En La Habana, hace treinta años

Por Conrado Roche Reyes

Jorge se despertó a las dos de la tarde. La noche anterior se había pasado de copas en la discoteca Comodoro. Era su segundo día en La Habana. Bajó al lobby del hotel. Se moría de hambre. Una joven alta y delgada de larguísimas piernas se le acercó. “Tienes un cigarro”, preguntó sonriente. “No –respondió Jorge–, pero voy a la tabaquería a comprar unos. Si quieres, acompáñame y te doy uno”. Bueno, vamos”. Le regaló a la chica una cajetilla de Marlboro, misma que le respondió con una sonrisa y le hizo la pregunta que todos le habían hecho en la disco:

–¿Eres mexicano?

–Sí.

–¿Qué haces por aquí?

–Estoy de paseo. Ahora voy a buscar un lugar para comer, ¿quieres acompañarme?

–Claro, te voy a llevar a La Bodeguita del Medio, ah, y me llamo María.

–¿María nomás? Que nombre tan raro para una cubana, todas las que conocí ayer tenían unos nombres verdaderamente extraños.

–Es que los papás cubanos inventan nombres.

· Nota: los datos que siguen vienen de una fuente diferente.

From an optimization exercise on the open Yosys and OpenROAD flow, aimed at small area and a short achievable clock period; shortcuts taken in it are not production practice.

## build 14
Design cacc_fp48_calc, start of the top module:
module cacc_fp48_calc (
  input  wire        nvdla_core_clk,
  input  wire        nvdla_core_rstn,
  input  wire        in_valid,
  input  wire        in_sel,
  input  wire [43:0] in_data,
  input  wire [47:0] in_op,
  input  wire        in_op_valid,
  output wire [47:0] out_partial_data,
  output reg         out_partial_valid,
  output reg  [31:0] out_final_data,
  output reg         out_final_valid
);
  reg r1_valid, r1_fin;
  reg r2_valid, r2_fin;
  reg r3_fin;
  always @(posedge nvdla_core_clk or negedge nvdla_core_rstn) begin
    if (!nvdla_core_rstn) begin
      r1_valid          <= 1'b0;
      r1_fin            <= 1'b0;
      r2_valid          <= 1'b0;
      r2_fin            <= 1'b0;
      r3_fin            <= 1'b0;
      out_partial_valid <= 1'b0;
      out_final_valid   <= 1'b0;
    end else begin
      r1_valid          <= in_valid;
      r1_fin            <= in_valid & in_sel;
      r2_valid          <= r1_valid;
      r2_fin            <= r1_fin;
      r3_fin            <= r2_fin;
      out_partial_valid <= r2_valid & ~r2_fin;
      out_final_valid   <= r3_fin;
    end
  end
  wire [5:0]  d_expo = in_data[43:38];
  wire [37:0] d_mant = in_data[37:0];
  wire [7:0]  o_expo = in_op_valid ? in_op[47:40] : 8'd0;
  wire [39:0] o_mant = in_op_valid ? in_op[39:0] : 40'd0;
  wire d_zero = ~(|d_mant);
  wire d_nan  = &d_expo;
  wire o_zero = ~(|o_mant);
  wire o_nan  = &o_expo;
  wire [5:0] d_lead;
  cacc_lsd #(.WIDTH(36)) u_lsd36 (
    .value (d_mant[35:0]),
    .cnt   (d_lead)
  );
  reg [35:0] r1_dm;
  reg [5:0]  r1_lead;
  reg [5:0]  r1_de;
  reg        r1_dzero;
  reg [7:0]  r1_oe;
  reg [39:0] r1_om;
  ...
Size in the first run: about 3,800 cells after synthesis, ~180 I/O pins.
Settings: LEC_CHECK=0, ABC_AREA=1, CAP_MARGIN=20, CORE_MARGIN=2, CORE_UTILIZATION=40, SETUP_SLACK_MARGIN=5, SLEW_MARGIN=20; clock period 10.0 ns.
run.sh (not shown) runs the stock make flow with config.mk's settings and CLKGATE_MAP_FILE= SYNTH_SCRIPT=/design/flow/synth_recipe.tcl, a recipe that flattens the netlist after the stock synthesis.
[inputs] build 78 vs build 14
# build 14
export LEC_CHECK = 0
export ABC_AREA = 1
export CAP_MARGIN = 20
export CORE_MARGIN = 2
export CORE_UTILIZATION = 40
export SETUP_SLACK_MARGIN = 5
export SLEW_MARGIN = 20
create_clock -name core_clock -period 10.0 [get_ports {nvdla_core_clk}]
# build 78
export LEC_CHECK = 0
export ABC_AREA = 1
export CAP_MARGIN = 20
export CORE_MARGIN = 2
export CORE_UTILIZATION = 40
export SETUP_SLACK_MARGIN = 3.5
export SLEW_MARGIN = 20
create_clock -name core_clock -period 10.0 [get_ports {nvdla_core_clk}]
## What came out
Build 78 gives less overall track demand over capacity in global routing than build 14 did. Build 78 went all the way through the flow, and no timing, DRC or antenna check failed. Per the comparison of build 78 with build 14, hold slack increased by 0.0098 ns relative to the old numbers, maximum frequency decreased by about 4.6% relative to the old numbers, worst setup slack after layout decreased by 0.30 ns relative to the old numbers, post-synthesis net count comparable. Compared with build 14, in build 78 routed wire length went down, share of the clock period used by the worst path has increased, cell count went down.
Context: an optimization exercise on an open-source flow, tuned for small area, a short achievable clock period and few clock cycles per item. The choices shown serve that exercise and are no tape-out recipe.
Where RTL was checked, it was by simulation tests only, not by an equivalence proof against the original.

// dds_sine_sample_generator
module dds_sine_sample_generator (
    input  logic                  clk,
    input  logic                  rst_n,
    input  logic                  in_valid,
    output logic                  in_ready,
    input  logic                  restart,
    output logic                  out_valid,
    input  logic                  out_ready,
    output dds_pkg::code_t        sample,
    input  logic                  cfg_valid,
    output logic                  cfg_ready,
    input  logic [1:0]            cfg_index,
    input  logic [31:0]           cfg_data
);
Size in the first run: roughly 1600 cells after synthesis, ~230 flip-flops, roughly 55 I/O pins.
==> flow/config.mk <==
export PLATFORM = sky130hd
export DESIGN_NAME = dds_sine_sample_generator
export DESIGN_NICKNAME = dds_sine_sample_generator
export VERILOG_FILES = /design/flow/design.v
export SDC_FILE = /design/flow/constraint.sdc
export NUM_CORES = 4
export LEC_CHECK = 0
export CAP_MARGIN = 20
export CORE_MARGIN = 2
export CORE_UTILIZATION = 40
export SLEW_MARGIN = 20
==> flow/constraint.sdc <==
create_clock -name core_clock -period 11.0 [get_ports {clk}]
set_input_delay 2.2000 -clock core_clock [delete_from_list [all_inputs] [get_ports {clk}]]
set_output_delay 2.2000 -clock core_clock [all_outputs]
set_load 0.01 [all_outputs]
run.sh (not shown) runs the stock make flow with config.mk's settings and CLKGATE_MAP_FILE= SYNTH_SCRIPT=/design/flow/synth_recipe.tcl, a recipe that flattens the netlist after the stock synthesis.
Then changed:
==> flow/flow/run.sh (new file) <==
#!/bin/bash
# Standard ORFS layout, with port buffers of a plain buffer cell and the
# setup repair aiming for margin below the clock period.
set -euo pipefail
bash standard.sh \
  "SETUP_SLACK_MARGIN=7.7" \
  "BUFFER_PORTS_ARGS=-buffer_cell sky130_fd_sc_hd__buf_2" \
  finish > standard_flow.log 2>&1
==> flow/standard.sh (new file) <==
#!/bin/bash
# synth_recipe.tcl (not shown) runs the flow's synth.tcl, then flattens the netlist and writes it again
# the make line also repeats each setting of config.mk as NAME=value (left out here)
make -C /OpenROAD-flow-scripts/flow DESIGN_CONFIG=/design/flow/config.mk WORK_HOME=/design/flow/orfs CLKGATE_MAP_FILE= SYNTH_SCRIPT=/design/flow/synth_recipe.tcl "${@:-finish}"
removed: flow/run.sh
After rerunning: The new run ran to the end with no violations; setup slack improved by 0.49 ns; register-to-register slack improved by 0.59 ns; wire length went up by 7.2%; area after synthesis does not change.
Function was not checked in any run of this note: the RTL went through the layout flow alone.

Setup of green:
dds_sine_sample_generator, a different RTL version from the one above (not shown whole).
For scale: about 220 flip-flops.
export LEC_CHECK = 0
export CAP_MARGIN = 20
export CORE_MARGIN = 2
export CORE_UTILIZATION = 40
export SLEW_MARGIN = 20
create_clock -name core_clock -period 11.0 [get_ports {clk}]
standard.sh (not shown) runs the stock make flow with config.mk's settings and CLKGATE_MAP_FILE= SYNTH_SCRIPT=/design/flow/synth_recipe.tcl, a recipe that flattens the netlist after the stock synthesis.
==> flow/flow/run.sh <==
#!/bin/bash
# The standard layout (the standard.sh) with three changes to how it is
# made: port buffers use a plain buffer cell instead of the delay cell the
# resizer picks by default; setup repair aims at a margin below the clock
# period; and repair works on the worst path only (TNS_END_PERCENT).
set -euo pipefail
bash standard.sh \
  "SETUP_SLACK_MARGIN=7.4" \
  "TNS_END_PERCENT=100" \
  "ADDER_MAP_FILE=" \
  "BUFFER_PORTS_ARGS=-buffer_cell sky130_fd_sc_hd__buf_2" \
  finish > standard_flow.log 2>&1
Testbench counts of green, summed over its fixed seeds: cycles 16,016, items 16,000.
Setup changes, green to blue
-- flow/flow/run.sh --
<<< green, line 10
  "ADDER_MAP_FILE=" \
>>> blue, line 10
## What came out
Comparing blue and green, the higher worst setup slack was measured on blue. Comparing blue and green, the lower sequential share of layout area was measured on green. Looking at capture point of the worst path, the c3_reg$_DFFE_PN_ result is from blue; the phase_acc_reg[23]$_DFFE_PN0P_ one comes from green. Compared with green, in blue routed wire length lower, pin count of the biggest net entering global routing dropped 11%. Required arrival time at the worst endpoint in blue is 0.15 ns lower than in green. blue ended with less die boundary width than green. Critical path's largest stage delay: higher on blue. green → blue: final critical path time including I/O delays and setup decreased by 0.056 ns relative to the old numbers, clock network area share increased by 0.50 points relative to the old numbers, worst hold slack after final layout closely matched the old numbers.

dds_sine_sample_generator, a different RTL version from the one above (not shown whole).
Size in the first run: ~1,600 cells after synthesis, roughly 55 I/O pins, ~17,000 um^2 of cells after synthesis.
Settings: LEC_CHECK=0, CAP_MARGIN=20, CORE_MARGIN=2, CORE_UTILIZATION=40, SLEW_MARGIN=20; clock period 11.0 ns.
==> flow/flow/run.sh <==
#!/bin/bash
# The standard layout (the standard.sh) with changes to how it is made:
#  - after the standard synthesis, flow/fa_polarity.py removes inverter
#    pairs around full-adder cells (a full adder is self-dual, so an adder
#    whose inputs all arrive inverted can take the plain inputs and give
#    inverted outputs); the netlist's function and registers are unchanged;
#  - port buffers use a plain buffer cell instead of the delay cell the
#    resizer picks by default;
set -euo pipefail
run_std() {
  bash standard.sh \
  "SETUP_SLACK_MARGIN=7.6" \
  "CTS_CLUSTER_SIZE=24" \
  "CTS_CLUSTER_DIAMETER=60" \
  "CTS_BUF_LIST=sky130_fd_sc_hd__clkbuf_8" \
  "BUFFER_PORTS_ARGS=-buffer_cell sky130_fd_sc_hd__buf_2" \
  "$@"
}
run_std synth > standard_synth.log 2>&1
R=orfs/results/${FLOW_PLATFORM}/dds_sine_sample_generator/base
python3 flow/fa_polarity.py $R/1_2_yosys.v $R/1_2_yosys_pol.v > fa_polarity.log 2>&1
cp $R/1_2_yosys.v $R/1_2_yosys_orig.v
mv $R/1_2_yosys_pol.v $R/1_2_yosys.v
rm -f $R/1_synth.odb $R/1_synth.sdc
run_std finish > standard_flow.log 2>&1
Other scripts of this flow, unchanged in this note and not shown: flow/flow/fa_polarity.py
Testbench counts at the start, summed over its fixed seeds: cycles 16,016, items 16,000.
Edit:
--- a/flow/flow/run.sh
+++ b/flow/flow/run.sh
@@ -13 +13 @@
-  "CTS_CLUSTER_SIZE=24" \
+  "CTS_CLUSTER_SIZE=20" \
@@ -15 +14,0 @@
-  "CTS_BUF_LIST=sky130_fd_sc_hd__clkbuf_8" \
Design area is higher by 1.0%.
Setup slack loses 26 ps.
Wire length hardly moves.
Global-route usage is about the same.
Utilization rose by 0.46 points.
Edit:
--- a/flow/flow/run.sh
+++ b/flow/flow/run.sh
@@ -12,0 +13 @@
+  "TNS_END_PERCENT=30" \
@@ -14,0 +16 @@
+  "CTS_BUF_LIST=sky130_fd_sc_hd__clkbuf_8" \
What happened: Die area is unchanged; wire length rises by 1.7%; final cell count is about the same; worst setup slack gets worse by 46 ps.

== try-willow ==
dds_sine_sample_generator again, from the RTL that the note above started with.
clock: 11.0 ns
lec_check: 0
cap_margin: 20
core_margin: 2
core_utilization: 40
slew_margin: 20
==> flow/flow/run.sh <==
#!/bin/bash
# The standard layout (the standard.sh) with changes to how it is made:
#  - after the standard synthesis, flow/fa_polarity.py removes inverter
#    pairs around full-adder cells (a full adder is self-dual, so an adder
#    whose inputs all arrive inverted can take the plain inputs and give
#    inverted outputs); the netlist's function and registers are unchanged;
#  - port buffers use a plain buffer cell instead of the delay cell the
#    resizer picks by default;
set -euo pipefail
run_std() {
  bash standard.sh \
  "SETUP_SLACK_MARGIN=7.7" \
  "CTS_BUF_LIST=sky130_fd_sc_hd__clkbuf_8" \
  "BUFFER_PORTS_ARGS=-buffer_cell sky130_fd_sc_hd__buf_2" \
  "$@"
}
run_std synth > standard_synth.log 2>&1
R=orfs/results/${FLOW_PLATFORM}/dds_sine_sample_generator/base
python3 flow/fa_polarity.py $R/1_2_yosys.v $R/1_2_yosys_pol.v > fa_polarity.log 2>&1
cp $R/1_2_yosys.v $R/1_2_yosys_orig.v
mv $R/1_2_yosys_pol.v $R/1_2_yosys.v
rm -f $R/1_synth.odb $R/1_synth.sdc
run_std finish > standard_flow.log 2>&1
Other scripts of this flow, unchanged in this note and not shown: flow/flow/fa_polarity.py
Testbench counts of try-willow, summed over its fixed seeds: cycles 16,016, items 16,000.
Edits applied to the flow inputs when going from try-willow to try-amber:
diff --git a/flow/flow/run.sh b/flow/flow/run.sh
--- a/flow/flow/run.sh
+++ b/flow/flow/run.sh
@@ -12 +12,3 @@
-  "SETUP_SLACK_MARGIN=7.7" \
+  "SETUP_SLACK_MARGIN=7.6" \
+  "CTS_CLUSTER_SIZE=20" \
+  "CTS_CLUSTER_DIAMETER=60" \
### Flow results
Sort try-willow and try-amber by met3 track utilization from global routing, ascending, and try-amber comes first.
Compared with try-willow, the router placed fewer vias in try-amber.
The final cell count number comes out lower for try-amber vs try-willow.
Summary of try-amber over try-willow: minimum period implied by the final worst setup slack dropped 0.046 ns, non-clock buffer count dropped about 14%, routed wire length dropped about 4%.
The inputs of try-violet differ from those of try-amber as listed below.
diff --git a/flow/flow/run.sh b/flow/flow/run.sh
--- a/flow/flow/run.sh
+++ b/flow/flow/run.sh
@@ -13,3 +13,2 @@
-  "CTS_CLUSTER_SIZE=20" \
-  "CTS_CLUSTER_DIAMETER=60" \
-  "CTS_BUF_LIST=sky130_fd_sc_hd__clkbuf_8" \
+  "CTS_CLUSTER_SIZE=16" \
+  "CTS_CLUSTER_DIAMETER=50" \
## What came out
Final wirelength up about 1.4% in try-violet wrt try-amber. When try-violet is measured against try-amber, its utilization turns out 1.3 points higher. Compared with try-amber, in try-violet depth of the worst register-to-register path went down 1, fraction of the cycle the final worst path needs now sits higher, TritonCTS buffer count moved up. As far as residual antenna-violating net count after detailed routing goes, try-violet and try-amber are indistinguishable; the numbers are identical.
diff inputs: try-violet => try-ember
diff --git a/flow/flow/run.sh b/flow/flow/run.sh
--- a/flow/flow/run.sh
+++ b/flow/flow/run.sh
@@ -12,3 +12,4 @@
-  "SETUP_SLACK_MARGIN=7.6" \
-  "CTS_CLUSTER_SIZE=16" \
-  "CTS_CLUSTER_DIAMETER=50" \
+  "SETUP_SLACK_MARGIN=7.65" \
+  "CTS_CLUSTER_SIZE=20" \
+  "CTS_CLUSTER_DIAMETER=60" \
+  "CTS_BUF_LIST=sky130_fd_sc_hd__clkbuf_8" \
Findings:
- Compare try-ember and try-violet | highest attainable clock frequency higher: try-ember
- Lower layout overhead on the synthesized area among try-ember and try-violet: try-ember
- The met3 usage in global routing reported for try-ember is smaller than that of try-violet by 0.57 points.
- Fraction of standard cell area that is sequential ended up 0.92 points higher on try-ember than on try-violet.
- The core utilization reported for try-ember is smaller than that of try-violet by 1.2 points.
- Changes observed in try-ember relative to try-violet: multi-input gate area in the final layout went up by about 0.7%; final wirelength went down by 0.76%; clock-buffer cell count went down by about 40%.

Starting RTL as in the previous note.
## dds_sine_sample_generator
module dds_sine_sample_generator (
    input  logic                  clk,
    input  logic                  rst_n,
    input  logic                  in_valid,
    output logic                  in_ready,
    input  logic                  restart,
    output logic                  out_valid,
    input  logic                  out_ready,
    output dds_pkg::code_t        sample,
    input  logic                  cfg_valid,
    output logic                  cfg_ready,
    input  logic [1:0]            cfg_index,
    input  logic [31:0]           cfg_data
);
Settings: LEC_CHECK=0, CAP_MARGIN=20, CORE_MARGIN=2, CORE_UTILIZATION=40, SLEW_MARGIN=20; clock period 11.0 ns.
==> flow/flow/run.sh <==
#!/bin/bash
# The standard layout (the standard.sh) with changes to how it is made:
#  - after the standard synthesis, flow/fa_polarity.py removes inverter
#    pairs around full-adder cells (a full adder is self-dual, so an adder
#    whose inputs all arrive inverted can take the plain inputs and give
#    inverted outputs); the netlist's function and registers are unchanged;
#  - port buffers use a plain buffer cell instead of the delay cell the
#    resizer picks by default;
set -euo pipefail
run_std() {
  bash standard.sh \
  "SETUP_SLACK_MARGIN=7.6" \
  "CTS_BUF_LIST=sky130_fd_sc_hd__clkbuf_8" \
  "SLEW_MARGIN=0" \
  "CAP_MARGIN=0" \
  "BUFFER_PORTS_ARGS=-buffer_cell sky130_fd_sc_hd__buf_2" \
  "$@"
}
run_std synth > standard_synth.log 2>&1
R=orfs/results/${FLOW_PLATFORM}/dds_sine_sample_generator/base
python3 flow/fa_polarity.py $R/1_2_yosys.v $R/1_2_yosys_pol.v > fa_polarity.log 2>&1
cp $R/1_2_yosys.v $R/1_2_yosys_orig.v
mv $R/1_2_yosys_pol.v $R/1_2_yosys.v
rm -f $R/1_synth.odb $R/1_synth.sdc
run_std finish > standard_flow.log 2>&1
Other scripts of this flow, unchanged in this note and not shown: flow/flow/fa_polarity.py
The starting point ran to the end with no violations.
Testbench counts at the start, summed over its fixed seeds: cycles 16,016, items 16,000.
==> next run, changes <==
--- a/flow/flow/run.sh
+++ b/flow/flow/run.sh
@@ -13,3 +13 @@
-  "CTS_BUF_LIST=sky130_fd_sc_hd__clkbuf_8" \
-  "SLEW_MARGIN=0" \
-  "CAP_MARGIN=0" \
+  "CORE_UTILIZATION=55" \
Final area falls by 0.83%.
Global-route usage rises by 6.1 points.
Wire length rises by 0.64%.
==> next run, changes <==
--- a/flow/flow/run.sh
+++ b/flow/flow/run.sh
@@ -12,2 +12,3 @@
-  "SETUP_SLACK_MARGIN=7.6" \
-  "CORE_UTILIZATION=55" \
+  "SETUP_SLACK_MARGIN=7.5" \
+  "CTS_CLUSTER_SIZE=20" \
+  "CTS_CLUSTER_DIAMETER=60" \
Clock skew hardly moves.
Maximum frequency went down by 0.91%.
Cell count rises by 6.0%.
Utilization shrinks by 18 points.
Wire length barely changes.
==> next run, changes <==
--- a/flow/flow/run.sh
+++ b/flow/flow/run.sh
@@ -12,3 +12 @@
-  "SETUP_SLACK_MARGIN=7.5" \
-  "CTS_CLUSTER_SIZE=20" \
-  "CTS_CLUSTER_DIAMETER=60" \
+  "SETUP_SLACK_MARGIN=7.4" \
After rerunning: Setup slack loses 0.096 ns. Clock skew went up by 0.019 ns. Hold slack loses 0.0058 ns. Final cell count went down by 0.81%.

dds_sine_sample_generator, a different RTL version from the one above (not shown whole).
Size: ~1700 cells after synthesis, roughly 55 I/O pins, roughly 0.017 mm^2 of cells after synthesis.
clock: 11.0 ns
lec_check: 0
cap_margin: 20
core_margin: 2
core_utilization: 40
slew_margin: 20
==> flow/flow/run.sh <==
#!/bin/bash
# Standard ORFS layout, with port buffers of a plain buffer cell and the
# setup repair aiming for margin below the clock period.
set -euo pipefail
bash standard.sh \
  "SETUP_SLACK_MARGIN=7.7" \
  "BUFFER_PORTS_ARGS=-buffer_cell sky130_fd_sc_hd__buf_2" \
  finish > standard_flow.log 2>&1
The baseline produced a clean layout.
Testbench counts at the start, summed over its fixed seeds: cycles 16,016, items 16,000.
Rerun with:
--- a/flow/flow/run.sh
+++ b/flow/flow/run.sh
@@ -4,5 +4,5 @@
 set -euo pipefail
 bash standard.sh \
-  "SETUP_SLACK_MARGIN=7.7" \
+  "SETUP_SLACK_MARGIN=7.9" \
   "BUFFER_PORTS_ARGS=-buffer_cell sky130_fd_sc_hd__buf_2" \
   finish > standard_flow.log 2>&1
Effect: The changed run finished with timing, DRC and antenna clean. Utilization came out higher by 0.97 points. Global-route usage rises by 0.55 points. Routed wire length hardly moves. Die area stays the same. Via count stays flat. First-iteration DRC count goes down by roughly a tenth. Worst hold slack gets better by 7.3 ps. Cell area came out higher slightly.
Rerun with:
--- a/flow/flow/run.sh
+++ b/flow/flow/run.sh
@@ -4,5 +4,5 @@
 set -euo pipefail
 bash standard.sh \
-  "SETUP_SLACK_MARGIN=7.9" \
+  "SETUP_SLACK_MARGIN=0" \
   "BUFFER_PORTS_ARGS=-buffer_cell sky130_fd_sc_hd__buf_2" \
   finish > standard_flow.log 2>&1
Outcome: Via count came out lower by 7.5%; die area does not change; register-to-register slack got worse by 1400 ps; synthesized cell count stays the same; global-route usage came out lower by 1.4 points; routed wire length drops by 11%; count of clock-buffer cells in the layout is higher by 7; first-iteration DRC count goes down by 1.5%; non-clock buffer count falls by 182; worst hold slack gets worse by 4.1 ps; cell area drops by about 14%.
Rerun with:
--- a/flow/flow/run.sh
+++ b/flow/flow/run.sh
@@ -4,5 +4,5 @@
 set -euo pipefail
 bash standard.sh \
-  "SETUP_SLACK_MARGIN=0" \
+  "SETUP_SLACK_MARGIN=7.3" \
   "BUFFER_PORTS_ARGS=-buffer_cell sky130_fd_sc_hd__buf_2" \
   finish > standard_flow.log 2>&1
Final area came out higher by 2.8%. First-iteration DRC count came out lower by 10%. Maximum frequency came out higher by 33%.

[static timing again, ports no longer ideal]
Ports are ideal in the flow. The routed layouts listed here were re-timed in OpenROAD.
Step 1, drivers: a clkbuf_16 drives clk and a buf_2 each remaining input, both assumed.
Step 2 times the ports against the registers' clock, not the clock port: input delays grow and output delays shrink by t, the midpoint of the rising clock arrivals with the driver on.
Three values: no drivers, after step 1, after step 2; two values: the first two.
run	t, ns	setup WS [ns]	worst setup path after step 2	worst register clock-pin slew, ns	worst data-port slew with drivers (ns)
the first run of note 1	0.583	6.965 / 6.965 / 6.965	register to register	0.06 / 0.06	0.07
the second run of note 1	0.585	7.455 / 7.399 / 7.268	input to register	0.06 / 0.06	0.07
green	0.591	7.331 / 7.331 / 7.109	input to register	0.06 / 0.06	0.04
blue	0.589	7.388 / 7.388 / 7.225	input to register	0.07 / 0.07	0.07
the first run of note 3	0.626	7.684 / 7.639 / 7.125	input to register	0.11 / 0.11	0.06
the second run of note 3	0.575	7.658 / 7.658 / 7.276	input to register	0.08 / 0.08	0.06
the third run of note 3	0.628	7.611 / 7.599 / 7.148	input to register	0.11 / 0.11	0.06
try-willow	0.641	7.638 / 7.638 / 7.339	input to register	0.08 / 0.08	0.07
try-amber	0.626	7.684 / 7.639 / 7.125	input to register	0.11 / 0.11	0.06
try-violet	0.611	7.636 / 7.636 / 7.133	input to register	0.07 / 0.07	0.06
try-ember	0.613	7.650 / 7.650 / 7.251	input to register	0.11 / 0.11	0.06
the first run of note 5	0.611	7.625 / 7.625 / 7.149	input to register	0.07 / 0.07	0.06
the second run of note 5	0.573	7.609 / 7.609 / 7.334	input to register	0.06 / 0.06	0.06
the third run of note 5	0.583	7.578 / 7.578 / 7.119	input to register	0.07 / 0.07	0.05
the fourth run of note 5	0.594	7.481 / 7.481 / 7.344	input to register	0.06 / 0.06	0.06
the first run of note 6	0.597	7.599 / 7.599 / 7.221	input to register	0.06 / 0.06	0.05
the second run of note 6	0.595	7.614 / 7.614 / 7.310	input to register	0.07 / 0.07	0.03
the third run of note 6	0.580	6.227 / 6.227 / 6.227	register to register	0.06 / 0.06	0.05
the fourth run of note 6	0.591	7.406 / 7.406 / 7.232	input to register	0.06 / 0.06	0.04
After both steps setup and hold are still met in every run listed.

Llegaron a La Bodeguita. Esta era casi como una cantina antigua de México. En las paredes había recortes de periódicos que elogiaban la comida del lugar. El mesero preguntó qué iban a tomar. Jorge preguntó cuál era la especialidad de la casa. “Pues cual va a ser chico, los mojitos”. “Pues tráigame dos”. Les prepararon en unos vasos los mojitos, mezclando ron cubano con limonada y azúcar. La pareja disfrutó dos vasos más.

“¿Qué nos recomienda para comer?”, preguntó Jorge. “Si tú quieres te traigo un poco de cada una de nuestras especialidades”. Un trío cantaba con una armonía de voces notable, con ese sabor tan especial de los músicos caribeños.

Tú me quieres dejar

Y yo no quiero sufrir

Contigo me voy mi santa

Aunque me cueste morir.

–Cómo se llama esa canción –preguntó Jorge a María.

–¿Cómo, no la conoces?

–Pues sí, pero no me acuerdo del nombre.

–Se llama Lágrimas Negras.

Jorge llamó al trío que tocó alrededor de su mesa por una hora. Animados por los mojitos, platicaron.

–María, no me gustaría sepárame de ti.

–No te tienes que separar.

–Y no tienes que avisar a tus papás.

–No. Los cubanos somos muy libres. A ustedes los turistas, les cuesta mucho trabajo entender que este es otro mundo. Nosotros nos liberamos de la tutela familiar desde muy jóvenes. Aquí en Cuba no es mal visto.

–Cuéntame de ti.

–Estoy terminando mi primer año en la universidad. Tengo dieciocho años.

–Y cómo se divierten aquí las personas de tu edad.

–No hay mucho que hacer. Organizamos fiestas y tocamos la guitarra, vamos al malecón, a veces vemos la TV, pero solo funciona hasta las diez y es del gobierno. También vamos a las discotecas, pero no nos dejan entrar si no vamos acompañadas de un turista”.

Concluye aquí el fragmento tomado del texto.